_TASK DIRECTIONS_
Which lines run from the start of the data below to the line containing "Function was checked"? Set them down exactly, with none added.

_Extracted records_
───
This design comes from an exercise in tuning for small area, a short achievable clock period and few clock cycles on the open sky130 flow, not from production work.
Function was checked by simulation only, so behaviour that the tests miss may differ from the original.

## flow/design.v (module list and top-level ports; edited modules follow where they fit)
// module mma_ram: 23 lines
// module mma_ram_oh: 25 lines
// module mma_lane: 2206 lines
// module matrix_multiply_accumulate_top: 429 lines
module matrix_multiply_accumulate_top (
	input  logic               clk,
	input  logic               arst_n,
	input  logic               cfg_wr_en,
	input  logic [MSIZE_W-1:0] cfg_wr_data,
	input  logic               req_valid,
	output logic               req_ready,
	input  logic [REQ_W-1:0]   req_type,
	input  logic [IDX_W-1:0]   req_index,
	input  logic [DATA_W-1:0]  req_a_value,
	input  logic [DATA_W-1:0]  req_b_value,
	output logic               rsp_valid,
	input  logic               rsp_ready,
	output logic [DATA_W-1:0]  rsp_c_value
);
  // ...
==> flow/run.sh <==
#!/bin/bash
# synth_recipe.tcl (not shown) runs the flow's synth.tcl, then flattens the netlist and writes it again
# the make line also repeats each setting of config.mk as NAME=value (left out here)
make -C /OpenROAD-flow-scripts/flow DESIGN_CONFIG=/design/flow/config.mk WORK_HOME=/design/flow/orfs CLKGATE_MAP_FILE= SYNTH_SCRIPT=/design/flow/synth_recipe.tcl finish
==> flow/config.mk <==
export PLATFORM = sky130hd
export DESIGN_NAME = matrix_multiply_accumulate_top
export DESIGN_NICKNAME = matrix_multiply_accumulate_top
export VERILOG_FILES = /design/flow/design.v
export SDC_FILE = /design/flow/constraint.sdc
export NUM_CORES = 4
export LEC_CHECK = 0
export CAP_MARGIN = 20
export CORE_MARGIN = 2
export CORE_UTILIZATION = 55
export CTS_BUF_LIST = sky130_fd_sc_hd__clkbuf_16
export CTS_CLUSTER_DIAMETER = 70
export CTS_CLUSTER_SIZE = 25
export SETUP_SLACK_MARGIN = 4.6
export SLEW_MARGIN = 20
==> flow/constraint.sdc <==
create_clock -name core_clock -period 8.0 [get_ports {clk}]
set_input_delay 1.6000 -clock core_clock [delete_from_list [all_inputs] [get_ports {clk}]]
set_output_delay 1.6000 -clock core_clock [all_outputs]
set_load 0.01 [all_outputs]
==> out/results.ini, run 1 <==
[floorplan]
coreArea_um2 = 749200
dieWidth_um = 870.7
ios = 115

[synthesis]
synth_commonest_cells = edfxtp_1 (6583), a22oi_1 (3073), dfxtp_1 (2524)
synth_area_um2 = 413100
ys_types = 65
synthSimpleGateAreaFrac = 0.03886
synth_xor_area_frac = 0.05321
netlist_instances = 27110
yosysMostFrequentCell = edfxtp_1

[cells_and_area]
multi_input_area_share = 0.3315
final_cells = 37270
fillCellCount = 56360
final_util = 0.6042
buf_share = 0.02958
antennaDiodeCount = 83
reg_top3 = g_aslice.u_ram_a.mem_q (2048), g_bbank.u_ram_b.mem_q (2048), g_cslice.u_ram_c.mem_q (2048)

[timing]
finalClockSkew_ns = 0.07391
fin_worst_hold_slack_ns = 0.3413
relSlewSlack = 0.1411
setup_tns_ns = 0
min_period_over_period = 0.4380
setup_viol = 0
clock.fmax_mhz = 285.4

[setup_path]
worst_r2r_endpoint = g_lane[0].u_lane.m_q26_0
crit_arrival_ns = 1.90
crit_cells = 1
max_stage_delay_ns = 0.50

[min_path]
hold_path.class = flip-flop to flip-flop

[place]
dp.cells = 35850

[clock_network]
cts_tree = done
cts-root-buf = clkbuf_16
h-tree-depth = 6
cts.clk_slew.worst_paths_ns = 0.10
clk-insertion-delay-late_ns = 1.20

[run_status]
outcome = timing/DRC/antenna clean

[detailed_routing]
drt_iter0_drc = 33090
routed.top_layer = met5
routed-via-count = 243500
firstDrtPassIters = 7
drtAntennaViolNets = 0

Testbench counts, summed over its fixed seeds: cycles 16,329.
==> module matrix_multiply_accumulate_top, before the edit <==
module matrix_multiply_accumulate_top (
	input  logic               clk,
	input  logic               arst_n,
	input  logic               cfg_wr_en,
	input  logic [MSIZE_W-1:0] cfg_wr_data,
	input  logic               req_valid,
	output logic               req_ready,
	input  logic [REQ_W-1:0]   req_type,
	input  logic [IDX_W-1:0]   req_index,
	input  logic [DATA_W-1:0]  req_a_value,
	input  logic [DATA_W-1:0]  req_b_value,
	output logic               rsp_valid,
	input  logic               rsp_ready,
	output logic [DATA_W-1:0]  rsp_c_value
);
	localparam int NL = 8;
	function automatic logic [6:0] sq(input logic [3:0] n);
		logic [6:0] r;
		case (n)
			4'd1:    r = 7'd1;
			4'd2:    r = 7'd4;
			4'd3:    r = 7'd9;
			4'd4:    r = 7'd16;
			4'd5:    r = 7'd25;
			4'd6:    r = 7'd36;
			4'd7:    r = 7'd49;
			default: r = 7'd64;
		endcase
		sq = r;
	endfunction
	logic [MSIZE_W-1:0] msize_q;
	logic [3:0]         n_use;
	always_comb begin
		if (msize_q == '0) begin
			n_use = 4'd1;
		end else if (msize_q > 4'd8) begin
			n_use = 4'd8;
		end else begin
			n_use = msize_q;
		end
	end
	mma_pkg::mma_item_t q0, q1, in_item, q0_d;
	logic               q0_v, q1_v;
	logic               q1_free_q;        
	logic               take;
	logic               pop;
	assign in_item   = {req_type, req_index, req_a_value, req_b_value, n_use,
	                    {1'b0, req_index} < sq(n_use)};
	assign req_ready = q1_free_q;
	assign take      = req_valid && q1_free_q;
	logic        issue_q;           
	logic        busy_q;            
	logic [3:0]  nacc_q;
	logic [6:0]  nsq_acc_q;
	logic [5:0]  a_addr_q;
	logic [2:0]  k_q;
	logic [5:0]  base_q;
	logic [6:0]  wb_done_q;
	logic              f0_v, f1_v, f2_v;
	logic [DATA_W-1:0] f0_d, f1_d, f2_d;
	logic              rsp_mv1;
	logic       h_in_range;
	logic       can;
	logic       h_load, h_acc, h_read, h_clear;
	logic [DATA_W-1:0] c_rd;
	logic [63:0]       cval_q;
	logic [DATA_W-1:0] read_val;
	logic              rd_byp;
	logic              rd_port;
	logic              eq_q, ge_q, lt_q;      
	logic              wb_cap;
	logic [DATA_W-1:0] wb1_sum;
	logic              rsp_mv;
	logic [3:0]        wb_cnt_q, wb_cnt_d;
	logic [5:0]        wb_ptr_q, wb_ptr_d;
	logic [5:0]        c_raddr_q [4];
	logic              wb2_v_q;
	logic [5:0]        wb2_addr_q;
	logic              wb1_v_q;
	logic [5:0]        wb1_addr_q;
	logic [DATA_W-1:0] wb2_sum_q;
	assign h_in_range = q0.inr;
	always_comb begin
		unique case (q0.kind)
			REQ_LOAD:  can = !issue_q;
			REQ_ACC:   can = !busy_q;
			REQ_READ:  can = (!f2_v || rsp_mv1) && (rd_byp || rd_port);
			default:   can = !busy_q;
		endcase
	end
	assign pop     = q0_v && can;
	assign h_load  = pop && (q0.kind == REQ_LOAD);
	assign h_acc   = pop && (q0.kind == REQ_ACC);
	assign h_read  = pop && (q0.kind == REQ_READ);
	assign h_clear = pop && (q0.kind == REQ_CLEAR);
	assign rd_byp   = wb2_v_q && eq_q;
	assign rd_port  = !wb_cap && (!busy_q || ge_q || lt_q);
	assign read_val = !h_in_range ? '0 :
	                  rd_byp      ? wb2_sum_q :
	                  cval_q[q0.idx] ? c_rd : '0;
	always_ff @(posedge clk or negedge arst_n) begin
		if (!arst_n) begin
			msize_q <= MSIZE_RESET;
			q0_v      <= 1'b0;
			q1_v      <= 1'b0;
			q1_free_q <= 1'b0;
		end else begin
			if (cfg_wr_en) begin
				msize_q <= cfg_wr_data;
			end
			if (pop) begin
				q0_v      <= q1_v || take;
				q1_v      <= 1'b0;
				q1_free_q <= 1'b1;
			end else if (!q0_v) begin
				q0_v      <= take;
				q1_free_q <= !q1_v;
			end else if (!q1_v) begin
				q1_v      <= take;
				q1_free_q <= !take;
			end else begin
				q1_free_q <= 1'b0;
			end
		end
	end
	always_ff @(posedge clk) begin
		if (!q1_v) begin
			q1 <= in_item;
		end
		q0 <= q0_d;
	end
	always_comb begin
		if (pop) begin
			q0_d = q1_v ? q1 : in_item;
		end else if (!q0_v) begin
			q0_d = in_item;
		end else begin
			q0_d = q0;
		end
	end
	logic [5:0] idx_pop, idx_hold;
	logic [6:0] done_nx;
	logic       is_acc;
	assign idx_pop  = q1_v ? q1.idx : in_item.idx;
	assign idx_hold = q0_v ? q0.idx : in_item.idx;
	assign is_acc   = q0.kind == REQ_ACC;
	assign done_nx  = wb_done_q + {6'd0, wb2_v_q};
	always_ff @(posedge clk) begin
		if (pop) begin
			eq_q <= wb1_addr_q == idx_pop;
			ge_q <= {1'b0, idx_pop} >= (is_acc ? sq(q0.n) : nsq_acc_q);
			lt_q <= !is_acc && ({1'b0, idx_pop} < done_nx);
		end else begin
			eq_q <= wb1_addr_q == idx_hold;
			ge_q <= {1'b0, idx_hold} >= nsq_acc_q;
			lt_q <= {1'b0, idx_hold} < done_nx;
		end
	end
	logic [DATA_W-1:0] a_rd;
	logic [DATA_W-1:0] b_bank [NL];
	logic [7:0]        brow_q [NL];        
	logic [2:0]        brot_q [NL];
	logic [5:0]        a_raddr_q [4];
	logic              ab_we;
	logic              wr_v_q;
	logic [5:0]        wr_idx_q;
	logic [DATA_W-1:0] wr_a_q, wr_b_q;
	assign ab_we = h_load && h_in_range;
	always_ff @(posedge clk or negedge arst_n) begin
		if (!arst_n) begin
			wr_v_q <= 1'b0;
		end else begin
			wr_v_q <= ab_we;
		end
	end
	always_ff @(posedge clk) begin
		wr_idx_q <= q0.idx;
		wr_a_q   <= q0.a;
		wr_b_q   <= q0.b;
	end
	for (genvar s = 0; s < 4; s++) begin : g_aslice
		mma_ram #(.WIDTH(8), .DEPTH(64), .NRD(1)) u_ram_a (
			.clk   (clk),
			.we    (wr_v_q),
			.waddr (wr_idx_q),
			.wdata (wr_a_q[8*s +: 8]),
			.raddr (a_raddr_q[s]),
			.rdata (a_rd[8*s +: 8])
		);
	end
	for (genvar j = 0; j < NL; j++) begin : g_bbank
		mma_ram_oh #(.WIDTH(DATA_W), .DEPTH(8)) u_ram_b (
			.clk   (clk),
			.we    (wr_v_q && (wr_idx_q[2:0] == j[2:0])),
			.waddr (wr_idx_q[5:3]),
			.wdata (wr_b_q),
			.rsel  (brow_q[j]),
			.rdata (b_bank[j])
		);
	end
	logic [5:0] base_nxt;
	logic       k_last;
	assign k_last = ({1'b0, k_q} == nacc_q - 4'd1);
	always_comb begin
		if (h_acc || k_last) begin
			base_nxt = '0;
		end else begin
			base_nxt = base_q + {2'b00, nacc_q};
		end
	end
	always_ff @(posedge clk or negedge arst_n) begin
		if (!arst_n) begin
			issue_q <= 1'b0;
		end else begin
			if (h_acc) begin
				issue_q <= 1'b1;
			end else if (issue_q && ({1'b0, a_addr_q} == nsq_acc_q - 7'd1)) begin
				issue_q <= 1'b0;
			end
		end
	end
	always_ff @(posedge clk) begin
		if (h_acc) begin
			nacc_q    <= q0.n;
			nsq_acc_q <= sq(q0.n);
			a_addr_q  <= '0;
			k_q       <= '0;
			for (int s = 0; s < 4; s++) begin
				a_raddr_q[s] <= '0;
			end
		end else if (issue_q) begin
			a_addr_q <= a_addr_q + 6'd1;
			k_q      <= k_last ? 3'd0 : k_q + 3'd1;
			for (int s = 0; s < 4; s++) begin
				a_raddr_q[s] <= a_raddr_q[s] + 6'd1;
			end
		end
		if (h_acc || issue_q) begin
			base_q <= base_nxt;
			for (int c = 0; c < NL; c++) begin
				brot_q[c] <= base_nxt[2:0];
			end
			for (int j = 0; j < NL; j++) begin
				brow_q[j] <= 8'd1 << (base_nxt[5:3] + ((j[2:0] < base_nxt[2:0]) ? 3'd1 : 3'd0));
			end
		end
	end
	logic [DATA_W-1:0] rot1 [NL];
	logic [DATA_W-1:0] rot2 [NL];
	logic [DATA_W-1:0] rot4 [NL];
	logic [15:0]       one_d, two_d, neg_d;
	logic [15:0]       one1_q [NL/2];      
	logic [15:0]       two1_q [NL/2];      
	logic [15:0]       neg1_q [NL/2];
	logic [DATA_W-1:0] b1_q [NL];
	logic              v1_q, first1_q, last1_q;
	always_comb begin
		for (int c = 0; c < NL; c++) begin
			rot1[c] = brot_q[c][0] ? b_bank[(c + 1) % NL] : b_bank[c];
		end
		for (int c = 0; c < NL; c++) begin
			rot2[c] = brot_q[c][1] ? rot1[(c + 2) % NL] : rot1[c];
		end
		for (int c = 0; c < NL; c++) begin
			rot4[c] = brot_q[c][2] ? rot2[(c + 4) % NL] : rot2[c];
		end
	end
	always_comb begin
		for (int j = 0; j < 16; j++) begin
			logic am1, a0, a1;
			am1 = (j == 0) ? 1'b0 : a_rd[2*j-1];
			a0  = a_rd[2*j];
			a1  = a_rd[2*j+1];
			one_d[j] = a0 ^ am1;
			two_d[j] = (a1 & !a0 & !am1) | (!a1 & a0 & am1);
			neg_d[j] = a1;
		end
	end
	always_ff @(posedge clk) begin
		for (int p = 0; p < NL / 2; p++) begin
			if (issue_q && ((2 * p) < nacc_q)) begin
				one1_q[p] <= one_d;
				two1_q[p] <= two_d;
				neg1_q[p] <= neg_d;
			end
		end
		first1_q <= (k_q == 3'd0);
		last1_q  <= k_last;
		for (int c = 0; c < NL; c++) begin
			b1_q[c] <= rot4[c];
		end
	end
	logic              v2_q, first2_q, last2_q;
	logic [DATA_W-1:0] acc_s [NL];
	logic [DATA_W-1:0] acc_c [NL];
	for (genvar c = 0; c < NL; c++) begin : g_lane
		mma_lane u_lane (
			.clk       (clk),
			.one       (one1_q[c / 2]),
			.two       (two1_q[c / 2]),
			.neg       (neg1_q[c / 2]),
			.b         (b1_q[c]),
			.first     (first2_q),
			.acc_s_nxt (acc_s[c]),
			.acc_c_nxt (acc_c[c])
		);
	end
	always_ff @(posedge clk) begin
		first2_q <= first1_q;
		last2_q  <= last1_q;
	end
	logic [DATA_W-1:0] w_s_q [NL];
	logic [DATA_W-1:0] w_c_q [NL];
	logic [DATA_W-1:0] wb1_s_q, wb1_c_q, wb1_old_q;
	logic              wb_load;
	assign wb1_sum = wb1_old_q + wb1_s_q + wb1_c_q;
	assign wb_load = v2_q && last2_q;
	assign wb_cap  = wb_load || (wb_cnt_q != '0);
	always_comb begin
		if (wb_load) begin
			wb_cnt_d = nacc_q - 4'd1;
		end else if (wb_cnt_q != '0) begin
			wb_cnt_d = wb_cnt_q - 4'd1;
		end else begin
			wb_cnt_d = wb_cnt_q;
		end
		if (h_acc) begin
			wb_ptr_d = '0;
		end else if (wb_cap) begin
			wb_ptr_d = wb_ptr_q + 6'd1;
		end else begin
			wb_ptr_d = wb_ptr_q;
		end
	end
	always_ff @(posedge clk or negedge arst_n) begin
		if (!arst_n) begin
			v1_q     <= 1'b0;
			v2_q     <= 1'b0;
			wb_cnt_q <= '0;
			wb1_v_q  <= 1'b0;
			wb2_v_q  <= 1'b0;
			busy_q   <= 1'b0;
			cval_q   <= '0;
		end else begin
			v1_q    <= issue_q;
			v2_q    <= v1_q;
			wb1_v_q <= wb_cap;
			wb2_v_q <= wb1_v_q;
			wb_cnt_q <= wb_cnt_d;
			if (h_acc) begin
				busy_q <= 1'b1;
			end else if (wb2_v_q && (wb_done_q == nsq_acc_q - 7'd1)) begin
				busy_q <= 1'b0;
			end
			if (h_clear) begin
				cval_q <= '0;
			end else if (wb2_v_q) begin
				cval_q[wb2_addr_q] <= 1'b1;
			end
		end
	end
	always_ff @(posedge clk) begin
		for (int c = 0; c < NL; c++) begin
			w_s_q[c] <= (c + 1 < NL) ? (wb_load ? acc_s[(c + 1) % NL] : w_s_q[(c + 1) % NL]) : '0;
			w_c_q[c] <= (c + 1 < NL) ? (wb_load ? acc_c[(c + 1) % NL] : w_c_q[(c + 1) % NL]) : '0;
		end
		wb_ptr_q  <= wb_ptr_d;
		for (int s = 0; s < 4; s++) begin
			c_raddr_q[s] <= ((v1_q && last1_q) || (wb_cnt_d != '0)) ? wb_ptr_d : q0_d.idx;
		end
		if (h_acc) begin
			wb_done_q <= '0;
		end else begin
			if (wb2_v_q) begin
				wb_done_q <= wb_done_q + 7'd1;
			end
		end
		wb1_addr_q <= wb_ptr_q;
		wb1_s_q    <= wb_load ? acc_s[0] : w_s_q[0];
		wb1_c_q    <= wb_load ? acc_c[0] : w_c_q[0];
		wb1_old_q  <= cval_q[wb_ptr_q] ? c_rd : '0;
		wb2_addr_q <= wb1_addr_q;
		wb2_sum_q  <= wb1_sum;
	end
	for (genvar s = 0; s < 4; s++) begin : g_cslice
		mma_ram #(.WIDTH(8), .DEPTH(64), .NRD(1)) u_ram_c (
			.clk   (clk),
			.we    (wb2_v_q),
			.waddr (wb2_addr_q),
			.wdata (wb2_sum_q[8*s +: 8]),
			.raddr (c_raddr_q[s]),
			.rdata (c_rd[8*s +: 8])
		);
	end
	assign rsp_mv  = !f0_v || rsp_ready;
	assign rsp_mv1 = !f1_v || rsp_mv;
	always_ff @(posedge clk or negedge arst_n) begin
		if (!arst_n) begin
			f0_v <= 1'b0;
			f1_v <= 1'b0;
			f2_v <= 1'b0;
		end else begin
			if (rsp_mv) begin
				f0_v <= f1_v;
			end
			if (rsp_mv1) begin
				f1_v <= f2_v;
			end
			if (h_read) begin
				f2_v <= 1'b1;
			end else if (rsp_mv1) begin
				f2_v <= 1'b0;
			end
		end
	end
	always_ff @(posedge clk) begin
		if (!f2_v || rsp_mv1) begin
			f2_d <= read_val;
		end
		if (rsp_mv1) begin
			f1_d <= f2_d;
		end
		if (rsp_mv) begin
			f0_d <= f1_d;
		end
	end
	assign rsp_valid   = f0_v;
	assign rsp_c_value = f0_d;
endmodule
==> run 2, diff against run 1 <==
--- a/flow/design.v
+++ b/flow/design.v
@@ -2438,3 +2438,3 @@
 	logic [2:0]        brot_q [NL];
-	logic [5:0]        a_raddr_q [4];
+	logic [63:0]       a_rsel_q;           
 	logic              ab_we;
@@ -2456,12 +2456,10 @@
 	end
-	for (genvar s = 0; s < 4; s++) begin : g_aslice
-		mma_ram #(.WIDTH(8), .DEPTH(64), .NRD(1)) u_ram_a (
-			.clk   (clk),
-			.we    (wr_v_q),
-			.waddr (wr_idx_q),
-			.wdata (wr_a_q[8*s +: 8]),
-			.raddr (a_raddr_q[s]),
-			.rdata (a_rd[8*s +: 8])
-		);
-	end
+	mma_ram_oh #(.WIDTH(DATA_W), .DEPTH(64)) u_ram_a (
+		.clk   (clk),
+		.we    (wr_v_q),
+		.waddr (wr_idx_q),
+		.wdata (wr_a_q),
+		.rsel  (a_rsel_q),
+		.rdata (a_rd)
+	);
 	for (genvar j = 0; j < NL; j++) begin : g_bbank
@@ -2503,5 +2501,3 @@
 			k_q       <= '0;
-			for (int s = 0; s < 4; s++) begin
-				a_raddr_q[s] <= '0;
-			end
+			a_rsel_q  <= 64'd1;
 		end else if (issue_q) begin
@@ -2509,5 +2505,3 @@
 			k_q      <= k_last ? 3'd0 : k_q + 3'd1;
-			for (int s = 0; s < 4; s++) begin
-				a_raddr_q[s] <= a_raddr_q[s] + 6'd1;
-			end
+			a_rsel_q <= {a_rsel_q[62:0], 1'b0};
 		end
--- a/flow/config.mk
+++ b/flow/config.mk
@@ -9,3 +9,3 @@
 export CORE_MARGIN = 2
-export CORE_UTILIZATION = 55
+export CORE_UTILIZATION = 65
 export CTS_BUF_LIST = sky130_fd_sc_hd__clkbuf_16
@@ -13,2 +13,3 @@
 export CTS_CLUSTER_SIZE = 25
+export PLACE_DENSITY = 0.72
 export SETUP_SLACK_MARGIN = 4.6
==> out/results.ini, run 2 <==
[detailed_routing]
drc = 0  ; unchanged
routed_wl_mm = 1352  ; was 1358 mm
met1_length_mm = 458.2  ; was 512.8 mm
routed.top_layer = met5  ; unchanged
routedWlPerCell_um = 38.11  ; was 36.43 um
firstDrtPassIters = 14  ; was 7
met3_length_mm = 225.7  ; was 151.1 mm
routed-via-count = 254700  ; was 243500
wl_met2_mm = 562.2  ; was 611.9 mm
vias_per_cell = 7.177  ; was 6.535
drtAntennaViolNets = 0  ; unchanged
drt_iter0_drc = 45930  ; was 33090

[setup_path]
cp_common_cell = buf_4
path_cells = buf_4 -> buf_4 -> a221oi_1 -> nand3_1 -> nor4_2 -> buf_4 -> nand2_2 -> o21ai_4  ; was buf_2
cp_max_fo = 15  ; was 1
critPathCaptureType = flip-flop  ; was output port
required_ns = 8.88  ; was 6.40 ns
cp_num_buf_inv = 3  ; was 1
crit_family = compound AO/OA/AOI/OAI gates  ; was flip-flops
max_stage_delay_ns = 0.59  ; was 0.50 ns
crit_arrival_ns = 4.51  ; was 1.90 ns
cp_slowest_cell = o21ai_4  ; was edfxtp_1
r2r_slack_ns = 4.37  ; was 4.52 ns
worstSetupPathType = flip-flop to flip-flop  ; was flip-flop to output port
setup.worst_path.start_class = flip-flop  ; unchanged

[clock_network]
clock-sinks = 9208  ; was 9192
cts-buffers-inserted = 480  ; was 546
postCtsHoldBufs = 0  ; unchanged
cts-root-buf = clkbuf_16  ; unchanged
cts_max_path_buffers = 4  ; unchanged
cts.clk_slew.worst_paths_ns = 0.10  ; about the same
h-tree-depth = 5  ; was 6
cts_tree = done  ; unchanged
clk-insertion-delay-late_ns = 1.18  ; was 1.20 ns

[floorplan]
row_count = 291  ; was 318
ios = 115  ; unchanged
fp.dieArea_um2 = 635400  ; was 758100 um^2
die_height_um = 797.1  ; was 870.7 um
dieWidth_um = 797.1  ; was 870.7 um
coreArea_um2 = 627300  ; was 749200 um^2
start_util = 0.6518  ; was 0.5514

[place]
dp.cells = 34150  ; was 35850
gp_congestion = 0.9982  ; was 0.9409
place_hpwl_mm = 791.7  ; was 817.1 mm
place_ws_ns = 3.551  ; was 3.071 ns
portBuffers = 114  ; unchanged

[synthesis]
yosysMostFrequentCell = edfxtp_1  ; unchanged
synthTopCellsByArea = edfxtp_1 (48%), dfxtp_1 (12%), fa_1 (9.8%), a22oi_1 (6.7%), mux4_2 (5.3%)  ; was edfxtp_1 (48%), dfxtp_1 (12%), fa_1 (9.7%), mux4_2 (8.8%), a22oi_1 (5.6%)
ys_types = 66  ; was 65
synth.top_cell.area_share = 0.4835  ; was 0.4785
yosys.area.top_type = edfxtp_1  ; unchanged
synth_commonest_cells = edfxtp_1 (6583), a22oi_1 (3626), dfxtp_1 (2540)  ; was edfxtp_1 (6583), a22oi_1 (3073), dfxtp_1 (2524)
ys_ff_latch = 9208  ; was 9192
synth-seq-area-share = 0.6130  ; was 0.6060
synthSimpleGateAreaFrac = 0.03175  ; was 0.03886
ys.flop_type = edfxtp_1  ; unchanged
synth_xor_area_frac = 0.05319  ; was 0.05321
synth_compound_area_frac = 0.08590  ; was 0.06602
synth_mux_area_frac = 0.06955  ; was 0.09103
yosys_warnings = 32  ; was 33
ys_async_sr_fraction = 0.009231  ; was 0.009247
synth_top_family_by_area = adder cells  ; unchanged
synth.net_count = 29370  ; was 29550
synth_area_um2 = 408900  ; was 413100 um^2
syn_avg_cell_area_um2 = 15.18  ; was 15.24 um^2
synth_adder_area_share = 0.1089  ; was 0.1080
synth_edf_count = 6583  ; unchanged
netlist_instances = 26940  ; was 27110

[timing]
relSlewSlack = 0.1417  ; was 0.1411
report.final.slew_viol_count = 0  ; unchanged
rsz0062_at_grt = yes  ; unchanged
finalClockSkew_ns = 0.1252  ; was 0.07391 ns
tightest_slew_ns = 1.287  ; was 1.288 ns
fin_ws_ns = 4.372  ; was 4.496 ns
setup_viol = 0  ; unchanged
timing_hold_violations_final = 0  ; unchanged
min_period_over_period = 0.4535  ; was 0.4380
setup_tns_ns = 0  ; unchanged
layout_min_cycle_time_ns = 3.628  ; was 3.504 ns
clock.fmax_mhz = 275.6  ; was 285.4 MHz
fin_worst_hold_slack_ns = 0.3233  ; was 0.3413 ns

[cells_and_area]
reg_top3 = g_bbank.u_ram_b.mem_q (2048), g_cslice.u_ram_c.mem_q (2048), u_ram_a.mem_q (2048)  ; was g_aslice.u_ram_a.mem_q (2048), g_bbank.u_ram_b.mem_q (2048), g_cslice.u_ram_c.mem_q (2048)
drive_gt1_frac = 0.1496  ; was 0.1561
mostFrequentLayoutCells = edfxtp_1 (6583), a22oi_1 (3548), dfxtp_1 (2296)  ; was edfxtp_1 (6583), a22oi_1 (2987), dfxtp_1 (2293)
final_cells = 35480  ; was 37270
syn_to_final_growth_pct = 8.645  ; was 9.575%
final_nets = 29050  ; was 29280
mostFrequentLayoutCell = edfxtp_1  ; unchanged

[global_routing]
overflow = 0  ; unchanged
antenna_found_initial = 126  ; was 123
grt_pass1_wl_mm = 1848  ; was 1871 mm
track_usage = 0.4119  ; was 0.3483
grt_max_degree = 163  ; was 193
grt_pass1_vias = 248100  ; was 242800

[run]
drv_cap = 0  ; unchanged

[min_path]
hold_path.class = flip-flop to flip-flop  ; unchanged

[run_status]
outcome = timing/DRC/antenna clean  ; unchanged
───
_SOLUTION_
This design comes from an exercise in tuning for small area, a short achievable clock period and few clock cycles on the open sky130 flow, not from production work.
Function was checked by simulation only, so behaviour that the tests miss may differ from the original.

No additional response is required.